Der Tante letzter Superfund. Meine Tante Käthe hatte demgegenüber mit dubiosen Finanztransaktionen nie was zu tun. Sie lebte nach ihrer Pensionierung drei Jahrzehnte von ihrer Mindestsicherung, vulgo Mindestpension, und da sie sparsam lebte und im Haus ihres Bruders nur einen symbolischen Mietgroschen zu zahlen hatte, fiel für ihre (Groß-)Nichten und Neffen immer wieder etwas „Unterstützungsgeld“ ab. Super!
Der beste und nach meiner Erinnerung letzte Superfund, der ihr gelang, war ein Fahrrad. Bei einem Spaziergang im Winter am Stadtrand sah sie den Griff aus dem Schnee ragen und packte zu. Dann schob sie das Fahrrad eine halbe Stunde lang nachhause. Dort riet ihr der auf Korrektheit bedachte gesetzestreue Bruder, das Fahrrad dem Fundamt der Gemeinde zu übergeben.

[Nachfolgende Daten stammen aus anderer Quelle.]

$ cat src/rtl/parking_meter_core.sv
// Parking meter: 4-digit BCD countdown with coin adds, preset loads,
// one-second prescaler, flash modes and a scan-multiplexed 7-seg display.
module parking_meter_core
    import parking_meter_core_pkg::*;
#(
    parameter int unsigned CLKS_PER_SEC = 100
)
(
    input  logic             clk,
    input  logic             rst,
    input  logic             add1,
    input  logic             add2,
    input  logic             add3,
    input  logic             add4,
    input  logic             rst1,
    input  logic             rst2,
    output logic [SEG_W-1:0] led_seg,
    output logic             a1,
    output logic             a2,
    output logic             a3,
    output logic             a4,
    output logic [DIG_W-1:0] val1,
    output logic [DIG_W-1:0] val2,
    output logic [DIG_W-1:0] val3,
    output logic [DIG_W-1:0] val4
);

    localparam int unsigned PRE_W = (CLKS_PER_SEC > 1) ? $clog2(CLKS_PER_SEC) : 1;
    localparam logic [PRE_W-1:0] PRE_LAST = PRE_W'(CLKS_PER_SEC - 1);
    localparam logic [PRE_W-1:0] PRE_HALF = PRE_W'(CLKS_PER_SEC / 2);

    logic [TIME_W-1:0] time_q, time_d;
    logic [PRE_W-1:0]  pre_q, pre_d;
    logic              par_q, par_d;
    logic [1:0]        idx_q, idx_d;
    logic [3:0]        prev_q, prev_d;
    logic [SEG_W-1:0]  seg_q, seg_d;
    logic [NUM_AN-1:0] an_q, an_d;

    logic [3:0]        add_c, edge_c;
    logic [TIME_W-1:0] sum_c;
    logic              tick_c, on_c;
    disp_mode_e        mode_c;
    logic [DIG_W-1:0]  digit_c;
    logic [SEG_W-1:0]  dec_seg_c;

    // Digit-wise BCD add; bit 16 is the carry out of the thousands digit.
    function automatic logic [TIME_W:0] bcd_add(input logic [TIME_W-1:0] a,
                                                 input logic [TIME_W-1:0] b);
        logic [4:0]        s;
        logic              c;
        logic [TIME_W-1:0] r;
        c = 1'b0;
        r = '0;
        for (int i = 0; i < 4; i++) begin
            s = 5'(a[4*i +: 4]) + 5'(b[4*i +: 4]) + 5'(c);
            c = (s > 5'd9);
            if (c) s = s + 5'd6;
            r[4*i +: 4] = s[3:0];
        end
        return {c, r};
    endfunction

    function automatic logic [TIME_W-1:0] bcd_add_sat(input logic [TIME_W-1:0] a,
                                                      input logic [TIME_W-1:0] b);
        logic [TIME_W:0] s;
        s = bcd_add(a, b);
        return s[TIME_W] ? MAX_TIME_BCD : s[TIME_W-1:0];
    endfunction

    // Decrement by one second, holding at zero.
    function automatic logic [TIME_W-1:0] bcd_dec(input logic [TIME_W-1:0] a);
        logic [TIME_W-1:0] r;
        logic              borrow;
        r      = a;
        borrow = (a != '0);
        for (int i = 0; i < 4; i++) begin
            if (borrow) begin
                if (r[4*i +: 4] == 4'd0) begin
                    r[4*i +: 4] = 4'd9;
                end else begin
                    r[4*i +: 4] = r[4*i +: 4] - 4'd1;
                    borrow      = 1'b0;
                end
            end
        end
        return r;
    endfunction

    assign add_c   = {add4, add3, add2, add1};
    // Scan index 0 selects the thousands digit (a1).
    assign digit_c = time_q[{~idx_q, 2'b00} +: 4];

    bcd_to_7seg u_dec (
        .bcd_i (digit_c),
        .seg_c (dec_seg_c)
    );

    always_comb begin
        edge_c = add_c & ~prev_q;
        sum_c  = '0;
        if (edge_c[0]) sum_c = bcd_add_sat(sum_c, ADD1_BCD);
        if (edge_c[1]) sum_c = bcd_add_sat(sum_c, ADD2_BCD);
        if (edge_c[2]) sum_c = bcd_add_sat(sum_c, ADD3_BCD);
        if (edge_c[3]) sum_c = bcd_add_sat(sum_c, ADD4_BCD);
        tick_c = (pre_q == PRE_LAST);

        if (time_q >= FLASH_BCD)  mode_c = DISP_STEADY;
        else if (time_q != '0)    mode_c = DISP_SLOW;
        else                      mode_c = DISP_FAST;

        case (mode_c)
            DISP_STEADY: on_c = 1'b1;
            DISP_SLOW:   on_c = ~par_q;
            default:     on_c = (pre_q < PRE_HALF);
        endcase

        time_d = time_q;
        pre_d  = pre_q;
        par_d  = par_q;
        idx_d  = idx_q + 2'd1;
        prev_d = add_c;
        seg_d  = on_c ? dec_seg_c : SEG_OFF;
        an_d   = on_c ? ~(4'b1000 >> idx_q) : 4'hF;

        if (rst1) begin
            time_d = LOAD1_BCD;
            pre_d  = '0;
            par_d  = 1'b0;
        end else if (rst2) begin
            time_d = LOAD2_BCD;
            pre_d  = '0;
            par_d  = 1'b0;
        end else begin
            if (tick_c) begin
                pre_d  = '0;
                par_d  = ~par_q;
                time_d = bcd_dec(time_q);
            end else begin
                pre_d  = pre_q + PRE_W'(1);
            end
            time_d = bcd_add_sat(time_d, sum_c);
        end
    end

    always_ff @(posedge clk) begin
        if (rst) begin
            time_q <= '0;
            pre_q  <= '0;
            par_q  <= 1'b0;
            idx_q  <= '0;
            prev_q <= '0;
            seg_q  <= SEG_OFF;
            an_q   <= 4'hF;
        end else begin
            time_q <= time_d;
            pre_q  <= pre_d;
            par_q  <= par_d;
            idx_q  <= idx_d;
            prev_q <= prev_d;
            seg_q  <= seg_d;
            an_q   <= an_d;
        end
    end

    assign led_seg = seg_q;
    assign a1      = an_q[3];
    assign a2      = an_q[2];
    assign a3      = an_q[1];
    assign a4      = an_q[0];
    assign val1    = time_q[15:12];
    assign val2    = time_q[11:8];
    assign val3    = time_q[7:4];
    assign val4    = time_q[3:0];

endmodule
<file path="config.mk">
export PLATFORM = sky130hd
export DESIGN_NAME = perf_bcd_conv
export DESIGN_NICKNAME = d
export VERILOG_FILES = /design/src/rtl/perf_bcd_conv.sv
export SDC_FILE = /design/constraint.sdc
export NUM_CORES = 1
export LEC_CHECK = 0
export CAP_MARGIN = 40
export CORE_MARGIN = 2
export CORE_UTILIZATION = 53
export DETAILED_ROUTE_END_ITERATION = 8
export PLACE_DENSITY = 0.79
export REMOVE_ABC_BUFFERS = 1
export SLEW_MARGIN = 5
export SYNTH_ARGS = -nofsm -noshare
export SYNTH_HDL_FRONTEND = slang
export SYNTH_SLANG_ARGS = --single-unit
export TNS_END_PERCENT = 50
</file>
<file path="constraint.sdc">
create_clock -name clk -period 1.9 [get_ports clk]
set_input_delay 0.285 -clock clk [delete_from_list [all_inputs] [get_ports clk]]
set_output_delay 0.285 -clock clk [all_outputs]
set_load 0.1 [all_outputs]
</file>
--- src/rtl/ex_bypass_network.sv ---
// ex_bypass_network
//   EX-stage operand forwarding network. Keeps a DEPTH-entry history of
//   in-flight producer results (entry 0 youngest) and forwards the youngest
//   matching result to rs1/rs2. Handles late-arriving load data: a fill is
//   forwarded on its arrival cycle and written into history; a consumer that
//   needs a still-pending value raises hazard_stall.
//
// Ports
//   clk, rst            clock; synchronous active-low reset
//   stall_in            pipeline freeze: history holds, push ignored
//   rs1_*/rs2_*         consumer source addresses, use flags, regfile values
//   pc, imm, use_pc,
//   use_imm             ALU operand muxing
//   wr_en/addr/data/
//   wr_ready            producer leaving EX (wr_ready=0 for loads)
//   fill_valid/data     late load data
//   rs1_br, rs2_br      forwarded source values
//   rs1_in, rs2_in      ALU operands
//   hazard_stall        consumer needs data that is not ready yet
//   stall_count         saturating count of hazard_stall cycles
//   proto_err           sticky: a not-ready entry retired without a fill
module ex_bypass_network #(
    parameter int unsigned XLEN  = 32,
    parameter int unsigned DEPTH = 3,
    parameter int unsigned AW    = 5,
    parameter int unsigned CW    = 16
) (
    input  logic            clk,
    input  logic            rst,
    input  logic            stall_in,
    input  logic [AW-1:0]   rs1_addr,
    input  logic [AW-1:0]   rs2_addr,
    input  logic            rs1_used,
    input  logic            rs2_used,
    input  logic [XLEN-1:0] rs1_rf,
    input  logic [XLEN-1:0] rs2_rf,
    input  logic [XLEN-1:0] pc,
    input  logic [XLEN-1:0] imm,
    input  logic            use_pc,
    input  logic            use_imm,
    input  logic            wr_en,
    input  logic [AW-1:0]   wr_addr,
    input  logic [XLEN-1:0] wr_data,
    input  logic            wr_ready,
    input  logic            fill_valid,
    input  logic [XLEN-1:0] fill_data,
    output logic [XLEN-1:0] rs1_br,
    output logic [XLEN-1:0] rs2_br,
    output logic [XLEN-1:0] rs1_in,
    output logic [XLEN-1:0] rs2_in,
    output logic            hazard_stall,
    output logic [CW-1:0]   stall_count,
    output logic            proto_err
);

    logic [DEPTH-1:0] valid_q;
    logic [DEPTH-1:0] ready_q;
    logic [AW-1:0]    rd_q   [DEPTH];
    logic [XLEN-1:0]  data_q [DEPTH];

    logic [DEPTH-1:0] pend;
    logic [DEPTH-1:0] tgt_oh;
    logic [DEPTH-1:0] fill_hit;
    logic             retire_err;
    logic [XLEN:0]    lk1;
    logic [XLEN:0]    lk2;

    // Fill target: oldest valid entry still waiting for its data. Later
    // (older) hits overwrite earlier ones so the result is one-hot.
    always_comb begin
        pend   = valid_q & ~ready_q;
        tgt_oh = '0;
        for (int unsigned i = 0; i < DEPTH; i++) begin
            if (pend[i]) begin
                tgt_oh    = '0;
                tgt_oh[i] = 1'b1;
            end
        end
        fill_hit   = fill_valid ? tgt_oh : '0;
        retire_err = !stall_in && pend[DEPTH-1] && !fill_hit[DEPTH-1];
    end

    // Returns {hazard, value} for one source; youngest match wins.
    function automatic logic [XLEN:0] lookup(
        input logic [AW-1:0]   addr,
        input logic            used,
        input logic [XLEN-1:0] rf
    );
        logic          found;
        logic [XLEN:0] res;
        found = 1'b0;
        res   = {1'b0, rf};
        if (addr == '0) begin
            res = '0;
        end else begin
            for (int unsigned i = 0; i < DEPTH; i++) begin
                if (!found && valid_q[i] && (rd_q[i] == addr)) begin
                    found = 1'b1;
                    if (ready_q[i])
                        res = {1'b0, data_q[i]};
                    else if (fill_hit[i])
                        res = {1'b0, fill_data};
                    else
                        res = {used, data_q[i]};
                end
            end
        end
        return res;
    endfunction

    always_comb begin
        lk1 = lookup(rs1_addr, rs1_used, rs1_rf);
        lk2 = lookup(rs2_addr, rs2_used, rs2_rf);
        // History is only cleared at the edge, so mask it while in reset.
        if (!rst) begin
            rs1_br       = rs1_rf;
            rs2_br       = rs2_rf;
            hazard_stall = 1'b0;
        end else begin
            rs1_br       = lk1[XLEN-1:0];
            rs2_br       = lk2[XLEN-1:0];
            hazard_stall = lk1[XLEN] | lk2[XLEN];
        end
        rs1_in = use_pc  ? pc  : rs1_br;
        rs2_in = use_imm ? imm : rs2_br;
    end

    always_ff @(posedge clk) begin
        if (!rst) begin
            valid_q     <= '0;
            ready_q     <= '0;
            stall_count <= '0;
            proto_err   <= 1'b0;
            for (int unsigned i = 0; i < DEPTH; i++) begin
                rd_q[i]   <= '0;
                data_q[i] <= '0;
            end
        end else begin
            if (!stall_in) begin
                // Shift, merging the fill into the entry as it moves down;
                // a fill aimed at the oldest entry leaves with it.
                for (int unsigned i = 1; i < DEPTH; i++) begin
                    valid_q[i] <= valid_q[i-1];
                    rd_q[i]    <= rd_q[i-1];
                    data_q[i]  <= fill_hit[i-1] ? fill_data : data_q[i-1];
                    ready_q[i] <= ready_q[i-1] | fill_hit[i-1];
                end
                valid_q[0] <= wr_en && (wr_addr != '0);
                rd_q[0]    <= wr_addr;
                data_q[0]  <= wr_data;
                ready_q[0] <= wr_ready;
            end else begin
                for (int unsigned i = 0; i < DEPTH; i++) begin
                    if (fill_hit[i]) begin
                        data_q[i]  <= fill_data;
                        ready_q[i] <= 1'b1;
                    end
                end
            end
            if (retire_err)
                proto_err <= 1'b1;
            if (hazard_stall && (stall_count != '1))
                stall_count <= stall_count + CW'(1);
        end
    end

endmodule

--- config.mk ---
export PLATFORM = sky130hd
export DESIGN_NAME = ex_bypass_network
export DESIGN_NICKNAME = d
export VERILOG_FILES = /design/src/rtl/ex_bypass_network.sv
export SDC_FILE = /design/constraint.sdc
export NUM_CORES = 1
export LEC_CHECK = 0
export CORE_ASPECT_RATIO = 1.75
export CORE_MARGIN = 2
export CORE_UTILIZATION = 25
export DETAILED_ROUTE_END_ITERATION = 10
export HOLD_SLACK_MARGIN = 0.03
export PLACE_DENSITY = 0.53
export SKIP_CTS_REPAIR_TIMING = 1
export SYNTH_ARGS = -nofsm -noshare
export SYNTH_HDL_FRONTEND = slang
export SYNTH_SLANG_ARGS = --single-unit
--- constraint.sdc ---
create_clock -name clk -period 3.2 [get_ports clk]
set_clock_uncertainty 0.15 [all_clocks]
set_input_delay 0.48 -clock clk [delete_from_list [all_inputs] [get_ports clk]]
set_output_delay 0.48 -clock clk [all_outputs]
set_load 0.01 [all_outputs]
# Word-level counts from Yosys, hierarchy flattened
# Memory sizes are Yosys's and may differ from the RTL's.
# Index checks and enable logic that the tools add are counted.
totals:
  reg_bits: 23
  output_inout_bits: 146
  mem_bits_rw: 111
  mem_count: 2
  in_bits: 217
mem_list:
  columns: ["memory", "depth", "width", "read_ports", "rd_ports_with_merged_regs", "wr", "line", "rtl"]
  rows:
  - ["data_q", 3, 32, 3, 0, 3, "59", "logic [XLEN-1:0] data_q [DEPTH];"]
  - ["rd_q", 3, 5, 3, 0, 3, "58", "logic [AW-1:0] rd_q [DEPTH];"]
classes:
  reduce_logical: 23
  addsub: 1
  bitwise: 14
  eq_ne: 10
  n_mux: 68
op_table:
  columns: ["op", "n"]
  rows:
  - ["33-bit 2-to-1 mux", 20]
  - ["32-bit 2-to-1 mux", 12]
  - ["5-bit equality test", 6]
  - ["1-bit 2-to-1 mux", 29]
  - ["16-bit by 1-bit adder with 16-bit output, second input constant", 1]
  - ["16-bit inequality test, second input constant", 1]
  - ["5-bit 2-to-1 mux", 3]
  - ["1-bit logical AND", 14]
  - ["1-bit bitwise OR", 12]
  - ["5-bit zero test", 2]
  - ["3-bit 2-to-1 mux", 3]
  - ["1-bit zero test", 6]
  - ["2-bit by 1-bit inequality test with 1-bit output, second input constant", 3]
  - ["5-bit nonzero test", 1]
  - ["3-bit AND", 1]
  - ["3-bit NOT", 1]
  - ["2-bit 2-to-1 mux", 1]

# Depth between registers and ports, before layout
# An unclocked memory read counts as a cell.
depth:
  ltp_word: 18
  ltp_mapped: 10
  depth_no_buf: 7

# Least setup slack after synthesis
# Ideal clock, no wire load.
synth_path:
  path_kind: "input-to-reg"
  start: "input fill_valid"
  end: "memory data_q[2][0] (enable)"
  setup_ps: 562
  path_buffers: 3
  arrival_time_ps: 2286
  stages: 5
  required_ps: 2488
  setup_slack_ps: 202
  path_cell_list: "clkbuf_1 > nand3b_1 > clkbuf_1 > buf_1 > nand3_1"
synth_rtl:
  columns: ["item", "line", "rtl"]
  rows:
  - ["start: declaration", "45", "input logic fill_valid,"]
  - ["end: declaration", "59", null]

Was sie tat. Da sich innerhalb eines Jahres kein Eigentümer meldete, ging es in den Besitz der alten Frau über. So wurde das Fahrrad dem Wort Superfund gerecht. Was von dem von Regierung und Kirche bejubelten Unternehmen vermessen wäre zu behaupten.

Karl Wimmler ist Historiker und Kolumnist des KORSO.